PROVIDED INFORMATION START

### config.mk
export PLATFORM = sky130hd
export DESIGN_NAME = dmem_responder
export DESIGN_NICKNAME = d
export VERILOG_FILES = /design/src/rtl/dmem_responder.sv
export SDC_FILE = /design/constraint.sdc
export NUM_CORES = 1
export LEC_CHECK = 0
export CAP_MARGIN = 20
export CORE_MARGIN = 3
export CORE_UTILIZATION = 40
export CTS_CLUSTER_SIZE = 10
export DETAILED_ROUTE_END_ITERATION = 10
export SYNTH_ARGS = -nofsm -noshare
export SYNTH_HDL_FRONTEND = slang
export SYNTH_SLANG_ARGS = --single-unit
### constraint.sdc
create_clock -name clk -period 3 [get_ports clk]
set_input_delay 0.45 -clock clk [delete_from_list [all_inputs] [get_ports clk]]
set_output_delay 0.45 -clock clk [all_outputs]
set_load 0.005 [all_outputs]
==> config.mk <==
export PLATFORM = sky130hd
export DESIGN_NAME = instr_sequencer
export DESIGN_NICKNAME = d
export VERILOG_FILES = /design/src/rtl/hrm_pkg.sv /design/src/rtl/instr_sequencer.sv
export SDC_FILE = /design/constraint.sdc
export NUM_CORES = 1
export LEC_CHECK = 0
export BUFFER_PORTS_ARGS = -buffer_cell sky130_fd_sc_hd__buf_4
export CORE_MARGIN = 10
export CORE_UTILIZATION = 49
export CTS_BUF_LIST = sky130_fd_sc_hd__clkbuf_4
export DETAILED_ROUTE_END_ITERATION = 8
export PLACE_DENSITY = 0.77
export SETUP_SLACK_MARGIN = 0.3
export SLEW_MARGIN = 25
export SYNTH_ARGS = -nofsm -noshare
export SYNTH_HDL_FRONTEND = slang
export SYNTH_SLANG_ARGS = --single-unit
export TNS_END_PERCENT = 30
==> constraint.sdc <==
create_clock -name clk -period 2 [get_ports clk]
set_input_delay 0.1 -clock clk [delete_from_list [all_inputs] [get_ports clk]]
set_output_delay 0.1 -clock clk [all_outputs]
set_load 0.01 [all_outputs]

PROVIDED INFORMATION END

Retype the data precisely.

**ANSWER AREA**.
### config.mk
export PLATFORM = sky130hd
export DESIGN_NAME = dmem_responder
export DESIGN_NICKNAME = d
export VERILOG_FILES = /design/src/rtl/dmem_responder.sv
export SDC_FILE = /design/constraint.sdc
export NUM_CORES = 1
export LEC_CHECK = 0
export CAP_MARGIN = 20
export CORE_MARGIN = 3
export CORE_UTILIZATION = 40
export CTS_CLUSTER_SIZE = 10
export DETAILED_ROUTE_END_ITERATION = 10
export SYNTH_ARGS = -nofsm -noshare
export SYNTH_HDL_FRONTEND = slang
export SYNTH_SLANG_ARGS = --single-unit
### constraint.sdc
create_clock -name clk -period 3 [get_ports clk]
set_input_delay 0.45 -clock clk [delete_from_list [all_inputs] [get_ports clk]]
set_output_delay 0.45 -clock clk [all_outputs]
set_load 0.005 [all_outputs]
==> config.mk <==
export PLATFORM = sky130hd
export DESIGN_NAME = instr_sequencer
export DESIGN_NICKNAME = d
export VERILOG_FILES = /design/src/rtl/hrm_pkg.sv /design/src/rtl/instr_sequencer.sv
export SDC_FILE = /design/constraint.sdc
export NUM_CORES = 1
export LEC_CHECK = 0
export BUFFER_PORTS_ARGS = -buffer_cell sky130_fd_sc_hd__buf_4
export CORE_MARGIN = 10
export CORE_UTILIZATION = 49
export CTS_BUF_LIST = sky130_fd_sc_hd__clkbuf_4
export DETAILED_ROUTE_END_ITERATION = 8
export PLACE_DENSITY = 0.77
export SETUP_SLACK_MARGIN = 0.3
export SLEW_MARGIN = 25
export SYNTH_ARGS = -nofsm -noshare
export SYNTH_HDL_FRONTEND = slang
export SYNTH_SLANG_ARGS = --single-unit
export TNS_END_PERCENT = 30
==> constraint.sdc <==
create_clock -name clk -period 2 [get_ports clk]
set_input_delay 0.1 -clock clk [delete_from_list [all_inputs] [get_ports clk]]
set_output_delay 0.1 -clock clk [all_outputs]
set_load 0.01 [all_outputs]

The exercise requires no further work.